* Task statement *
Search the records for "pulse". Report every line where it occurs.

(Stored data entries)
[config.mk]
export PLATFORM = sky130hd
export DESIGN_NAME = lmp_packer
export DESIGN_NICKNAME = d
export VERILOG_FILES = /design/src/design/lmp_pkg.sv /design/src/design/lmp_fifo.sv /design/src/design/lmp_half_ser.sv /design/src/design/lmp_packer.sv
export SDC_FILE = /design/constraint.sdc
export NUM_CORES = 1
export LEC_CHECK = 0
export BUFFER_PORTS_ARGS = -buffer_cell sky130_fd_sc_hd__clkbuf_2
export CAP_MARGIN = 20
export CORE_MARGIN = 2
export CORE_UTILIZATION = 60
export DETAILED_ROUTE_END_ITERATION = 12
export GPL_TIMING_DRIVEN = 0
export HOLD_SLACK_MARGIN = 0.05
export PLACE_DENSITY_LB_ADDON = 0.1
export RECOVER_POWER = 100
export SYNTH_ARGS = -nofsm -noshare
export SYNTH_HDL_FRONTEND = slang
export SYNTH_SLANG_ARGS = --single-unit
export TNS_END_PERCENT = 10
[constraint.sdc]
create_clock -name i_core_clk -period 8.9 [get_ports i_core_clk]
set_input_delay 2.225 -clock i_core_clk [delete_from_list [all_inputs] [get_ports i_core_clk]]
set_output_delay 2.225 -clock i_core_clk [all_outputs]
set_load 0.005 [all_outputs]
[src/design/lmp_pkg.sv]
// list-mode word packer: shared constants, word layouts and types
// assumes one 250 MHz core clock; no software-visible registers
package lmp_pkg;
	// core clock period and derived timing
	localparam int CLK_PERIOD_NS = 4;
	localparam int TICK_NS = 80; // prescaler tick
	localparam int TICK_CYCLES = (TICK_NS + CLK_PERIOD_NS - 1) / CLK_PERIOD_NS;
	localparam int STAMP_MS = 10; // time-stamp period
	localparam int STAMP_TICKS = (STAMP_MS * 1000000) / TICK_NS;
	// counter widths
	localparam int PRESC_W = 18;
	localparam int TIME_W = 30;
	localparam int CONV_W = 12;
	// word tags in bits 31:30
	localparam logic [1:0] TAG_SYNC = 2'h0;
	localparam logic [1:0] TAG_LIVE = 2'h1;
	localparam logic [1:0] TAG_REAL = 2'h2;
	localparam logic [1:0] TAG_PEAK = 2'h3;
	// field positions inside the 30-bit body
	localparam int PEAK_ROUTE_POS = 29;
	localparam int PEAK_PRESC_LSB = 12;
	localparam int SYNC_REAL_LSB = 17;
	localparam int SYNC_REAL_W = 13;
	// fifo defaults
	localparam int FIFO_DEPTH = 16;
	localparam int WORD_W = 32;
	localparam int HALF_W = 16;
	// reset values
	localparam logic [TIME_W-1:0] TIME_RST = 30'h0;
	localparam logic [PRESC_W-1:0] PRESC_RST = 18'h0;
	// one output word
	typedef struct packed {
		logic [1:0] tag;
		logic [TIME_W-1:0] body;
	} lmp_word_type;
	// one peak event from the pulse processor
	typedef struct packed {
		logic route;
		logic [CONV_W-1:0] conv;
	} lmp_peak_type;
	// selector state
	typedef enum logic [0:0] {
		ST_IDLE = 1'b0,
		ST_LIVE = 1'b1
	} lmp_state_type;
endpackage

[src/design/lmp_fifo.sv]
// list-mode word packer: flip-flop fifo with valid/ready on both sides
// assumes push and pop happen on the one core clock
`timescale 1ns/1ns
module lmp_fifo #(
	parameter int WIDTH = 32,
	parameter int DEPTH = 16
) (
	// clock and reset
	input wire logic i_core_clk,
	input wire logic i_sys_rst,
	// fill side
	input wire logic i_in_valid,
	output logic o_in_ready,
	input wire logic [WIDTH-1:0] i_in_data,
	// drain side
	output logic o_out_valid,
	input wire logic i_out_ready,
	output logic [WIDTH-1:0] o_out_data
);
	localparam int AW = $clog2(DEPTH);
	logic [WIDTH-1:0] mem_q [DEPTH]; // storage
	logic [AW-1:0] wr_q; // write index
	logic [AW-1:0] rd_q; // read index
	logic [AW:0] cnt_q; // fill level
	wire push_w = i_in_valid && o_in_ready;
	wire pop_w = o_out_valid && i_out_ready;
	assign o_in_ready = (cnt_q != (AW+1)'(DEPTH));
	assign o_out_valid = (cnt_q != '0);
	assign o_out_data = mem_q[rd_q];
	// pointers and level
	always_ff @(posedge i_core_clk or posedge i_sys_rst) begin
		if (i_sys_rst) begin
			wr_q <= '0;
			rd_q <= '0;
			cnt_q <= '0;
		end else begin
			if (push_w) wr_q <= (wr_q == AW'(DEPTH-1)) ? '0 : wr_q + 1'b1;
			if (pop_w) rd_q <= (rd_q == AW'(DEPTH-1)) ? '0 : rd_q + 1'b1;
			cnt_q <= cnt_q + (AW+1)'(push_w) - (AW+1)'(pop_w);
		end
	end
	// storage write
	always_ff @(posedge i_core_clk) begin
		if (push_w) mem_q[wr_q] <= i_in_data;
	end
endmodule

[src/design/lmp_half_ser.sv]
// list-mode word packer: splits 32-bit words into 16-bit halves
// assumes the reader takes one half per cycle when ready is high
`timescale 1ns/1ns
module lmp_half_ser (
	// clock and reset
	input wire logic i_core_clk,
	input wire logic i_sys_rst,
	// word side
	input wire logic i_word_valid,
	output logic o_word_ready,
	input wire logic [31:0] i_word,
	// half side
	output logic o_half_valid,
	input wire logic i_half_ready,
	output logic [15:0] o_half
);
	logic full_q; // a half is on offer
	logic hi_q; // the offered half is the upper one
	logic [15:0] half_q; // offered half
	logic [15:0] upper_q; // upper half kept back
	wire take_w = full_q && i_half_ready;
	assign o_half_valid = full_q;
	assign o_half = half_q;
	assign o_word_ready = !full_q || (take_w && hi_q);
	// low half first, then upper half
	always_ff @(posedge i_core_clk or posedge i_sys_rst) begin
		if (i_sys_rst) begin
			full_q <= 1'b0;
			hi_q <= 1'b0;
			half_q <= 16'h0;
			upper_q <= 16'h0;
		end else if (i_word_valid && o_word_ready) begin
			full_q <= 1'b1;
			hi_q <= 1'b0;
			half_q <= i_word[15:0];
			upper_q <= i_word[31:16];
		end else if (take_w) begin
			full_q <= !hi_q;
			hi_q <= 1'b1;
			half_q <= upper_q;
		end
	end
	// the upper half always follows a taken lower half
	property p_half_order;
		@(posedge i_core_clk) disable iff (i_sys_rst)
		(take_w && !hi_q) |=> (full_q && hi_q && half_q == $past(upper_q));
	endproperty
	a_half_order: assert property (p_half_order) else $error("upper half did not follow lower half");
endmodule

[src/design/lmp_packer.sv]
// list-mode word packer: builds tagged 32-bit words from peak events,
// periodic real/live time stamps and external sync stamps, and streams
// them as 16-bit halves to the host readout path.
// assumes the pulse processor, sync input and live gate are synchronous
// to i_core_clk; the host reads by dma handshake or the fast port.
// Notes on behaviour
// - stream every event at once, never histogram
// - each event carries pulse height and arrival time
// - 32-bit words sent as 16-bit halves, low first
// - host reads via dma or fast read port
// - peak word: tag 3, route, prescaler, conversion
// - every 10 ms emit real then live stamp
// - sync pulse emits tag 0 sync-stamp word
// - sync real and prescaler are separate fields
// - sync stamp latches timebase at pulse instant
`timescale 1ns/1ns
module lmp_packer #(
	parameter int STAMP_TICKS = lmp_pkg::STAMP_TICKS, // 80 ns ticks per time stamp
	parameter int FIFO_DEPTH = lmp_pkg::FIFO_DEPTH
) (
	// clock and reset
	input wire logic i_core_clk,
	input wire logic i_sys_rst,
	// peak events from the pulse processor
	input wire logic i_peak_valid,
	output logic o_peak_ready,
	input wire lmp_pkg::lmp_peak_type i_peak,
	// timebase control
	input wire logic i_live_gate,
	input wire logic i_sync_in,
	// host readout
	input wire logic i_dma_mode,
	input wire logic i_dma_ack,
	output logic o_dma_req,
	input wire logic i_fast_readout_port_rd,
	output logic o_fast_readout_port_valid,
	output logic [15:0] o_fast_readout_port
);
	localparam int TW = $clog2(lmp_pkg::TICK_CYCLES);

	// timebase registers
	logic [TW-1:0] tick_q; // core cycles inside one 80 ns tick
	logic [lmp_pkg::PRESC_W-1:0] presc_q; // 80 ns ticks inside one stamp period
	logic [lmp_pkg::TIME_W-1:0] real_q; // real time in stamp periods
	logic [lmp_pkg::TIME_W-1:0] live_q; // live time in stamp periods
	logic sync_prev_q; // previous sync level for edge detect

	// pending words
	logic ts_pend_q; // time-stamp pair due
	logic sync_pend_q; // sync stamp due
	logic peak_pend_q; // peak word captured
	lmp_pkg::lmp_word_type real_word_q; // latched real-time word
	lmp_pkg::lmp_word_type live_word_q; // latched live-time word
	lmp_pkg::lmp_word_type sync_word_q; // latched sync word
	lmp_pkg::lmp_word_type peak_word_q; // latched peak word
	lmp_pkg::lmp_state_type state_q;
	lmp_pkg::lmp_state_type state_d;

	// timebase decode
	wire tick_w = (tick_q == TW'(lmp_pkg::TICK_CYCLES - 1));
	wire stamp_due_w = tick_w && (presc_q == lmp_pkg::PRESC_W'(STAMP_TICKS - 1));
	wire sync_edge_w = i_sync_in && !sync_prev_q;
	wire peak_take_w = i_peak_valid && o_peak_ready;

	// fifo connections
	logic fifo_in_ready;
	logic fifo_out_valid;
	logic [31:0] fifo_out_data;
	logic ser_word_ready;
	logic ser_half_valid;
	logic [15:0] ser_half;
	lmp_pkg::lmp_word_type push_word;
	logic push_valid;

	// builds a peak word from an event and the current prescaler
	function automatic lmp_pkg::lmp_word_type peak_word(input lmp_pkg::lmp_peak_type pk,
		input logic [lmp_pkg::PRESC_W-1:0] ps);
		lmp_pkg::lmp_word_type w;
		w.tag = lmp_pkg::TAG_PEAK;
		w.body = {pk.route, ps[lmp_pkg::PRESC_W-1:1], pk.conv};
		return w;
	endfunction

	// builds a sync word: two separate fields, not one count
	function automatic lmp_pkg::lmp_word_type sync_word(input logic [lmp_pkg::TIME_W-1:0] rt,
		input logic [lmp_pkg::PRESC_W-1:0] ps);
		lmp_pkg::lmp_word_type w;
		w.tag = lmp_pkg::TAG_SYNC;
		w.body = {rt[lmp_pkg::SYNC_REAL_W-1:0], ps[lmp_pkg::PRESC_W-1:1]};
		return w;
	endfunction

	// core-cycle and prescaler counters
	always_ff @(posedge i_core_clk or posedge i_sys_rst) begin
		if (i_sys_rst) begin
			tick_q <= '0;
			presc_q <= lmp_pkg::PRESC_RST;
		end else begin
			tick_q <= tick_w ? '0 : tick_q + 1'b1;
			if (stamp_due_w) presc_q <= lmp_pkg::PRESC_RST;
			else if (tick_w) presc_q <= presc_q + 1'b1;
		end
	end

	// real time advanced once per stamp period, live time only when i_live_gate is high
	always_ff @(posedge i_core_clk or posedge i_sys_rst) begin
		if (i_sys_rst) begin
			real_q <= lmp_pkg::TIME_RST;
			live_q <= lmp_pkg::TIME_RST;
		end else if (stamp_due_w) begin
			real_q <= real_q + 1'b1;
			if (i_live_gate) live_q <= live_q + 1'b1;
		end
	end

	// time-stamp pair capture; set wins over the clear
	always_ff @(posedge i_core_clk or posedge i_sys_rst) begin
		if (i_sys_rst) begin
			ts_pend_q <= 1'b0;
			real_word_q <= '0;
			live_word_q <= '0;
		end else if (stamp_due_w) begin
			ts_pend_q <= 1'b1;
			real_word_q <= {lmp_pkg::TAG_REAL, real_q + 1'b1};
			live_word_q <= {lmp_pkg::TAG_LIVE, i_live_gate ? live_q + 1'b1 : live_q};
		end else if (state_q == lmp_pkg::ST_LIVE && fifo_in_ready) begin
			ts_pend_q <= 1'b0;
		end
	end

	// sync stamp capture at the pulse instant
	always_ff @(posedge i_core_clk or posedge i_sys_rst) begin
		if (i_sys_rst) begin
			sync_prev_q <= 1'b0;
			sync_pend_q <= 1'b0;
			sync_word_q <= '0;
		end else begin
			sync_prev_q <= i_sync_in;
			if (sync_edge_w) begin
				sync_pend_q <= 1'b1;
				sync_word_q <= sync_word(real_q, presc_q);
			end else if (state_d == lmp_pkg::ST_IDLE && state_q == lmp_pkg::ST_IDLE && !ts_pend_q
				&& fifo_in_ready) begin
				sync_pend_q <= 1'b0;
			end
		end
	end

	// peak capture with arrival time
	always_ff @(posedge i_core_clk or posedge i_sys_rst) begin
		if (i_sys_rst) begin
			peak_pend_q <= 1'b0;
			peak_word_q <= '0;
		end else if (peak_take_w) begin
			peak_pend_q <= 1'b1;
			peak_word_q <= peak_word(i_peak, presc_q);
		end else if (state_q == lmp_pkg::ST_IDLE && !ts_pend_q && !sync_pend_q && fifo_in_ready) begin
			peak_pend_q <= 1'b0;
		end
	end

	// a new event waits only while the previous one is still held
	assign o_peak_ready = !peak_pend_q;

	// fixed order: time-stamp pair, then sync, then peak
	assign push_valid = (state_q == lmp_pkg::ST_LIVE) || ts_pend_q || sync_pend_q || peak_pend_q;
	assign push_word = (state_q == lmp_pkg::ST_LIVE) ? live_word_q :
		ts_pend_q ? real_word_q :
		sync_pend_q ? sync_word_q : peak_word_q;

	// selector state: the live word always follows the real word
	always_comb begin
		state_d = state_q;
		case (state_q)
			lmp_pkg::ST_IDLE: begin
				if (ts_pend_q && fifo_in_ready) state_d = lmp_pkg::ST_LIVE;
			end
			lmp_pkg::ST_LIVE: begin
				if (fifo_in_ready) state_d = lmp_pkg::ST_IDLE;
			end
			default: begin
				state_d = lmp_pkg::ST_IDLE;
			end
		endcase
	end

	// state register
	always_ff @(posedge i_core_clk or posedge i_sys_rst) begin
		if (i_sys_rst) state_q <= lmp_pkg::ST_IDLE;
		else state_q <= state_d;
	end

	// output word buffer
	lmp_fifo #(
		.WIDTH(lmp_pkg::WORD_W),
		.DEPTH(FIFO_DEPTH)
	) u_fifo (
		.i_core_clk(i_core_clk),
		.i_sys_rst(i_sys_rst),
		.i_in_valid(push_valid),
		.o_in_ready(fifo_in_ready),
		.i_in_data(push_word),
		.o_out_valid(fifo_out_valid),
		.i_out_ready(ser_word_ready),
		.o_out_data(fifo_out_data)
	);

	// host takes a half by dma acknowledge or by fast-port read
	wire half_ready_w = i_dma_mode ? i_dma_ack : i_fast_readout_port_rd;

	// split into little-endian halves
	lmp_half_ser u_ser (
		.i_core_clk(i_core_clk),
		.i_sys_rst(i_sys_rst),
		.i_word_valid(fifo_out_valid),
		.o_word_ready(ser_word_ready),
		.i_word(fifo_out_data),
		.o_half_valid(ser_half_valid),
		.i_half_ready(half_ready_w),
		.o_half(ser_half)
	);

	// readout outputs
	assign o_dma_req = ser_half_valid && i_dma_mode;
	assign o_fast_readout_port_valid = ser_half_valid && !i_dma_mode;
	assign o_fast_readout_port = ser_half;

	// helper: pushes into the fifo
	wire push_w = push_valid && fifo_in_ready;

	property p_ts_pair;
		@(posedge i_core_clk) disable iff (i_sys_rst)
		(push_w && push_word.tag == lmp_pkg::TAG_REAL) |=> (state_q == lmp_pkg::ST_LIVE && push_word.tag == lmp_pkg::TAG_LIVE);
	endproperty
	a_ts_pair: assert property (p_ts_pair) else $error("real stamp not followed by live stamp");

	property p_stamp_pending;
		@(posedge i_core_clk) disable iff (i_sys_rst)
		stamp_due_w |=> (ts_pend_q && real_word_q.body == $past(real_q) + 1'b1);
	endproperty
	a_stamp_pending: assert property (p_stamp_pending) else $error("time stamp not raised");

	property p_peak_word;
		@(posedge i_core_clk) disable iff (i_sys_rst)
		peak_take_w |=> (peak_word_q.tag == 2'h3 && peak_word_q.body[11:0] == $past(i_peak.conv)
			&& peak_word_q.body[28:12] == $past(presc_q[17:1]) && peak_word_q.body[29] == $past(i_peak.route));
	endproperty
	a_peak_word: assert property (p_peak_word) else $error("peak word fields wrong");

	property p_sync_word;
		@(posedge i_core_clk) disable iff (i_sys_rst)
		sync_edge_w |=> (sync_pend_q && sync_word_q.tag == 2'h0 && sync_word_q.body[29:17] == $past(real_q[12:0])
			&& sync_word_q.body[16:0] == $past(presc_q[17:1]));
	endproperty
	a_sync_word: assert property (p_sync_word) else $error("sync word not latched");

	property p_peak_kept;
		@(posedge i_core_clk) disable iff (i_sys_rst)
		(peak_pend_q && (ts_pend_q || sync_pend_q || state_q == lmp_pkg::ST_LIVE || !fifo_in_ready)) |=> peak_pend_q;
	endproperty
	a_peak_kept: assert property (p_peak_kept) else $error("peak dropped");

	property p_order;
		@(posedge i_core_clk) disable iff (i_sys_rst)
		(push_w && ts_pend_q && state_q == lmp_pkg::ST_IDLE) |-> push_word.tag == lmp_pkg::TAG_REAL;
	endproperty
	a_order: assert property (p_order) else $error("stamp pair not given priority");

	property p_peak_ready;
		@(posedge i_core_clk) disable iff (i_sys_rst)
		peak_take_w |=> !o_peak_ready;
	endproperty
	a_peak_ready: assert property (p_peak_ready) else $error("peak ready not lowered");

	property p_half_route;
		@(posedge i_core_clk) disable iff (i_sys_rst)
		i_dma_mode |-> (o_dma_req == ser_half_valid && !o_fast_readout_port_valid);
	endproperty
	a_half_route: assert property (p_half_route) else $error("readout path mismatch");

	property p_presc_wrap;
		@(posedge i_core_clk) disable iff (i_sys_rst)
		stamp_due_w |=> (presc_q == '0 && real_q == $past(real_q) + 1'b1);
	endproperty
	a_presc_wrap: assert property (p_presc_wrap) else $error("timebase did not wrap");

	// live stamp carries the gate level sampled at the period end
	property p_live_word;
		@(posedge i_core_clk) disable iff (i_sys_rst)
		stamp_due_w |=> (live_word_q.tag == lmp_pkg::TAG_LIVE
			&& live_word_q.body == $past(live_q) + {29'h0, $past(i_live_gate)});
	endproperty
	a_live_word: assert property (p_live_word) else $error("live stamp value wrong");

	// a pushed peak frees the event input in the next cycle
	property p_peak_release;
		@(posedge i_core_clk) disable iff (i_sys_rst)
		(push_w && push_word.tag == lmp_pkg::TAG_PEAK) |=> o_peak_ready;
	endproperty
	a_peak_release: assert property (p_peak_release) else $error("peak input not freed after push");

	// a waiting sync stamp survives a stamp pair or a full buffer
	property p_sync_kept;
		@(posedge i_core_clk) disable iff (i_sys_rst)
		(sync_pend_q && (ts_pend_q || state_q == lmp_pkg::ST_LIVE || !fifo_in_ready)) |=> sync_pend_q;
	endproperty
	a_sync_kept: assert property (p_sync_kept) else $error("sync stamp dropped");

	c_ts: cover property (@(posedge i_core_clk) disable iff (i_sys_rst) push_w && push_word.tag == lmp_pkg::TAG_LIVE);
	c_sync: cover property (@(posedge i_core_clk) disable iff (i_sys_rst) push_w && push_word.tag == lmp_pkg::TAG_SYNC);
	c_clash: cover property (@(posedge i_core_clk) disable iff (i_sys_rst) ts_pend_q && sync_pend_q && peak_pend_q);
	c_full: cover property (@(posedge i_core_clk) disable iff (i_sys_rst) push_valid && !fifo_in_ready);
endmodule

### After elaboration in Yosys (flattened, before gate mapping)

Memories as Yosys holds them, arrays and structs flattened.
Cells that the tools add are included.
Widths: inputs -> output; s select.

* RAM bits: 512
* logic and storage cells: 98
* bits in read-only memories: 0
* latch bits: 0
* input bits: 21
* output and inout port bits: 19
* register bits after elaboration: 197
* memories: 1

* divide/modulo/power cells: 0
* bitwise logic cells: 2
* multiplexer cells: 27
* equality and inequality tests: 5
* order comparisons: 0
* reductions and logical operators: 35
* $mul: 0
* add/subtract/negate cells: 8
* shift-type cells: 0

Memories
* u_fifo.mem_q: words 16, bits a word 32, read ports 1, clocked after memory_dff 0, write ports 1, RTL line lmp_fifo.sv:21 `logic [WIDTH-1:0] mem_q [DEPTH];`

Operators by type and width (count)
* $mux 32: 3
* $add 30x1->30 const B: 2
* $mux 18: 2
* $mux 16: 2
* $mux 30: 1
* $add 18x1->18 const B: 1
* $eq 18x17->1 const B: 1
* $logic_and 1x1->1: 17
* $mux 1: 15
* $reduce_bool 2->1: 5
* $add 4x1->4 const B: 2
* $eq 4x4->1 const B: 2
* $mux 4: 2
* $logic_not 1->1: 7
* $add 5x1->5: 1
* $add 5x1->5 const B: 1
* $eq 5x5->1 const B: 1
* $mux 5: 1
* $ne 5x5->1 const B: 1
* $reduce_bool 5->1: 1
* $sub 5x1->5: 1
* $logic_or 1x1->1: 4
* $not 1->1: 2
* $pmux 1 s2: 1
* $reduce_and 2->1: 1

### Longest topological paths before layout

Gate-level depths: netlist of run 1.

* depth in word-level cells: 10
* depth in mapped cells: 14
* gate-level depth less buffers: 13

### Hierarchy

Synthesis of run 1 repeated with hierarchy kept, for this count alone.

* cell total of the unflattened synthesis: 1839
* area, all modules: 29246.8 um^2

Modules (own cells, without submodules)
* lmp_fifo: cells an instance 1019, area each 20355.8 um^2, seq. area each 15700.1 um^2, instances 1
* lmp_packer: cells an instance 706, area each 7387.1 um^2, seq. area each 3753.6 um^2, instances 1
* lmp_half_ser: cells an instance 114, area each 1503.9 um^2, seq. area each 850.8 um^2, instances 1

### Worst setup path after synthesis of run 1

OpenSTA, ideal clock, no wires.

* path kind: input to output
* from: in i_dma_mode
* to: out o_dma_req
* stages: 1
* data arrival time: 2.350 ns
* buffers on the path: 0
* path slack: 4.325 ns
* required time: 6.675 ns
* cell sequence: and2_1

* cells in the longest elaborated chain, start to end: 1

RTL lines
* start: declaration: RTL line lmp_packer.sv:32 `input wire logic i_dma_mode,`
* $logic_and 1x1->1: RTL line lmp_packer.sv:224 `assign o_dma_req = ser_half_valid && i_dma_mode;`
* end: declaration: RTL line lmp_packer.sv:34 `output logic o_dma_req,`

No other way between the ends.

### Worst setup path in the final report of run 1

Ends and elaborated chain as after synthesis.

* Response box *
	// one peak event from the pulse processor
// assumes the pulse processor, sync input and live gate are synchronous
// - each event carries pulse height and arrival time
// - sync pulse emits tag 0 sync-stamp word
// - sync stamp latches timebase at pulse instant
	// peak events from the pulse processor
	// sync stamp capture at the pulse instant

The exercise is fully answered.